• Task requirements: Counting from the line that holds "export SLEW_MARGIN = 20", return each line exactly, through and including the last line of the entries.

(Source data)
File: config.mk
export PLATFORM = sky130hd
export DESIGN_NAME = pad_event_recorder
export DESIGN_NICKNAME = d
export VERILOG_FILES = /design/src/rtl/pad_rec_pkg.sv /design/src/rtl/sync_bus.sv /design/src/rtl/event_fifo.sv /design/src/rtl/uart_tx.sv /design/src/rtl/pad_event_recorder.sv
export SDC_FILE = /design/constraint.sdc
export NUM_CORES = 1
export LEC_CHECK = 0
export ABC_AREA = 1
export CAP_MARGIN = 20
export CORE_MARGIN = 4
export CORE_UTILIZATION = 30
export DETAILED_ROUTE_END_ITERATION = 12
export PLACE_DENSITY = 0.53
export RECOVER_POWER = 100
export SLEW_MARGIN = 20
export SYNTH_ARGS = -nofsm -noshare
export SYNTH_HDL_FRONTEND = slang
export SYNTH_SLANG_ARGS = --single-unit
File: constraint.sdc
create_clock -name clk_i -period 8.37 [get_ports clk_i]
set_input_delay 1.674 -clock clk_i [delete_from_list [all_inputs] [get_ports clk_i]]
set_output_delay 1.674 -clock clk_i [all_outputs]
set_load 0.05 [all_outputs]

• The completed task:
export SLEW_MARGIN = 20
export SYNTH_ARGS = -nofsm -noshare
export SYNTH_HDL_FRONTEND = slang
export SYNTH_SLANG_ARGS = --single-unit
File: constraint.sdc
create_clock -name clk_i -period 8.37 [get_ports clk_i]
set_input_delay 1.674 -clock clk_i [delete_from_list [all_inputs] [get_ports clk_i]]
set_output_delay 1.674 -clock clk_i [all_outputs]
set_load 0.05 [all_outputs]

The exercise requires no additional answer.